Second, the analysis excludes colleges that had missing or seemingly anomalous data. CAP removed any school for which the U.S. Department of Education did not report earnings data by gender. This mostly eliminated theological schools that likely did not have earnings data due to small sample sizes. The analysis also excludes institutions identified by the Carnegie Basic Classification system as medical or health professions schools because they appear to serve mostly graduate students. While the scorecard data only include earnings for students who borrowed at the undergraduate level, it is also possible that students at these schools attended joint bachelor’s and graduate degree programs, so some of these students may be represented in the data. This might explain why students at these schools had abnormally high earnings compared to the overall cohort. Similarly, during its compilation of the scorecard, the U.S. Department of Education found evidence of misreporting in which some schools that only serve graduate students listed students as undergraduates.

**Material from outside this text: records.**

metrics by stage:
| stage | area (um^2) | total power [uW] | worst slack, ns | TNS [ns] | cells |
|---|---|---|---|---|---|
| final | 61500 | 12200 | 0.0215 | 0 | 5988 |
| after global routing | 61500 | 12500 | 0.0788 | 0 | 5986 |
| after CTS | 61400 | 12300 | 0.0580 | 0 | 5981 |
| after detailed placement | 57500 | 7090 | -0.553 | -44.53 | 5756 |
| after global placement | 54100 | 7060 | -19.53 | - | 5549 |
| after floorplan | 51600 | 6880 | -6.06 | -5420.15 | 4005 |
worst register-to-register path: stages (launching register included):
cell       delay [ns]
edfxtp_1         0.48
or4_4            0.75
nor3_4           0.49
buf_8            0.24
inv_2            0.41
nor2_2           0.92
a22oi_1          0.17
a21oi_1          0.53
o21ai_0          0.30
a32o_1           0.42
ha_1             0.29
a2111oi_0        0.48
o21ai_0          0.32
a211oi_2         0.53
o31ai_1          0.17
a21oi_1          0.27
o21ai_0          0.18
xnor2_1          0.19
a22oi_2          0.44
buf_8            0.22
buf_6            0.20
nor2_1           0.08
### config.mk
export PLATFORM = sky130hd
export DESIGN_NAME = instruction_decode
export DESIGN_NICKNAME = d
export VERILOG_FILES = /design/src/isa_pkg.sv /design/src/ctrl_pkg.sv /design/src/opcode_classifier.sv /design/src/decode_sequencer.sv /design/src/operand_address_latch.sv /design/src/control_word_gen.sv /design/src/instruction_decode.sv
export VERILOG_INCLUDE_DIRS = /design/src
export SDC_FILE = /design/constraint.sdc
export NUM_CORES = 1
export LEC_CHECK = 0
export ABC_AREA = 1
export ABC_CLOCK_PERIOD_IN_PS = 2890
export BUFFER_PORTS_ARGS = -buffer_cell sky130_fd_sc_hd__buf_2
export CAP_MARGIN = 30
export CORE_AREA = 2 2 81 75
export DETAILED_ROUTE_END_ITERATION = 8
export DIE_AREA = 0 0 83 77
export GPL_TIMING_DRIVEN = 0
export PLACE_DENSITY = 0.88
export SYNTH_ARGS = -nofsm -noshare
export SYNTH_HDL_FRONTEND = slang
export SYNTH_SLANG_ARGS = --single-unit
### constraint.sdc
create_clock -name clk -period 2.89 [get_ports clk]
set_input_delay 0.578 -clock clk [delete_from_list [all_inputs] [get_ports clk]]
set_output_delay 0.578 -clock clk [all_outputs]
set_load 0.01 [all_outputs]
### src/decode_config.svh
`ifndef DECODE_CONFIG_SVH
`define DECODE_CONFIG_SVH

// Bus widths
`define DATA_W   8
`define ADDR_W   16
`define STATUS_W 8

// Status byte bit positions
`define FLAG_C 0
`define FLAG_Z 1
`define FLAG_V 6
`define FLAG_N 7

`endif

### src/isa_pkg.sv
`include "decode_config.svh"

package isa_pkg;

    // Standard 6502 encodings of the supported opcodes
    typedef enum logic [7:0] {
        op_nop     = 8'hEA,
        op_sec     = 8'h38,
        op_clc     = 8'h18,
        op_clv     = 8'hB8,
        op_tax     = 8'hAA,
        op_tay     = 8'hA8,
        op_txa     = 8'h8A,
        op_tya     = 8'h98,
        op_inx     = 8'hE8,
        op_iny     = 8'hC8,
        op_dex     = 8'hCA,
        op_dey     = 8'h88,
        op_lda_imm = 8'hA9,
        op_ldx_imm = 8'hA2,
        op_ldy_imm = 8'hA0,
        op_asl_a   = 8'h0A,
        op_lsr_a   = 8'h4A,
        op_rol_a   = 8'h2A,
        op_ror_a   = 8'h6A,
        op_asl_zpg = 8'h06,
        op_asl_abs = 8'h0E,
        op_lsr_zpg = 8'h46,
        op_lsr_abs = 8'h4E,
        op_rol_zpg = 8'h26,
        op_rol_abs = 8'h2E,
        op_ror_zpg = 8'h66,
        op_ror_abs = 8'h6E,
        op_inc_zpg = 8'hE6,
        op_inc_abs = 8'hEE,
        op_dec_zpg = 8'hC6,
        op_dec_abs = 8'hCE,
        op_and_zpg = 8'h25,
        op_and_abs = 8'h2D,
        op_cmp_zpg = 8'hC5,
        op_cmp_abs = 8'hCD,
        op_ora_zpg = 8'h05,
        op_eor_zpg = 8'h45,
        op_lda_zpg = 8'hA5,
        op_ldx_zpg = 8'hA6,
        op_ldy_zpg = 8'hA4,
        op_sta_zpg = 8'h85,
        op_stx_zpg = 8'h86,
        op_sty_zpg = 8'h84,
        op_jmp_abs = 8'h4C
    } opcode_e;

    typedef enum logic [2:0] {
        am_implied, am_immediate, am_accumulator, am_zero_page, am_absolute
    } addr_mode_e;

    typedef enum logic [4:0] {
        alu_nop, alu_asl, alu_lsr, alu_rol, alu_ror, alu_and, alu_or, alu_xor,
        alu_cmp, alu_inc, alu_dec, alu_flg, alu_tmx
    } alu_op_e;

    typedef enum logic [1:0] {reg_none, reg_a, reg_x, reg_y} reg_sel_e;

    // All-zero encoding is the NOP class
    typedef struct packed {
        addr_mode_e           addr_mode;
        alu_op_e              alu_op;
        reg_sel_e             dst_reg;
        reg_sel_e             src_reg;
        logic [`STATUS_W-1:0] flag_mask;
        logic                 is_store;
        logic                 is_rmw;     // Read-modify-write on memory
        logic                 is_jump;
        logic                 is_transfer;
        logic                 is_flag_set;
        logic                 flag_value;
    } instr_class_t;

endpackage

Overall, these exclusions account for a small share of the total cohort. Only 10 percent of federal aid recipients at private nonprofits and less than 1 percent of federal aid recipients at public 4-year colleges fall in these categories.
Lastly, completion data used in this issue brief come from the Integrated Postsecondary Education Data System, or IPEDS, which considers first-time, full-time students. In contrast, the earnings data in this issue brief includes earnings for all students who received federal aid. This measure includes a broader population of students because it also includes part-time and transfer students. While these two measures are slightly different in terms of which students they include, the scorecard’s comparable measures of completion for all financial aid recipients by gender were heavily suppressed due to privacy concerns and would not produce an accurate picture of graduation rates.

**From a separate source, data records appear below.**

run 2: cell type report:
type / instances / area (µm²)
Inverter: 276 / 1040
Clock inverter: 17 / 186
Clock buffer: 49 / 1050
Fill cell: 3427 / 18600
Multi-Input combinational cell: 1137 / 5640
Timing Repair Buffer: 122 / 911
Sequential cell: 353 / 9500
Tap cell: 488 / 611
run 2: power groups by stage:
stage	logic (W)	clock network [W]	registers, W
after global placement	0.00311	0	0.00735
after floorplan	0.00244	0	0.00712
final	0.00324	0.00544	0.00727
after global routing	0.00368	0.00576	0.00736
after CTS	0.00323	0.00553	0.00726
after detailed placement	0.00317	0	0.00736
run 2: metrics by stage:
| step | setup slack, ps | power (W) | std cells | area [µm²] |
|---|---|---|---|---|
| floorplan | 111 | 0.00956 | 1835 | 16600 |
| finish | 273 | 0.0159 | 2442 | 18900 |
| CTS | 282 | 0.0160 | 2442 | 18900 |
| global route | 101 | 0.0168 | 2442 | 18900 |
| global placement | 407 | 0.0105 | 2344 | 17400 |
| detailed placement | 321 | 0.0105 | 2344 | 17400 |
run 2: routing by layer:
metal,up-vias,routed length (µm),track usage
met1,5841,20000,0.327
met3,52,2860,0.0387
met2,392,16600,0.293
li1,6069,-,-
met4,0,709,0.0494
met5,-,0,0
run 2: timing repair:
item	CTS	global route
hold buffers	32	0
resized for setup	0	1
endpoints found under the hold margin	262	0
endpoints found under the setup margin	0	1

Education can go a long way toward improving an individual’s economic circumstances. But as this brief shows, simply enrolling in or completing college cannot be the end of the conversation about closing the gender wage gap. While more education brings higher earnings for men and women alike, the earnings are much lower for women despite their higher graduation rates. In fact some estimates suggest that women need to earn a doctoral degree in order to earn as much as men with a bachelor’s degree. While stakeholders and policymakers should continue to think about solutions beyond education—such as paid family leave, pay transparency, and high-quality child care—they also need to consider the factors in higher education policy solutions that may contribute to the wage gap. More research on the impacts of college major and career choice on earnings by gender could help shed light on what colleges can do to decrease the wage gap.
Antoinette Flores is a Policy Analyst on the Postsecondary Education Policy team at the Center for American Progress.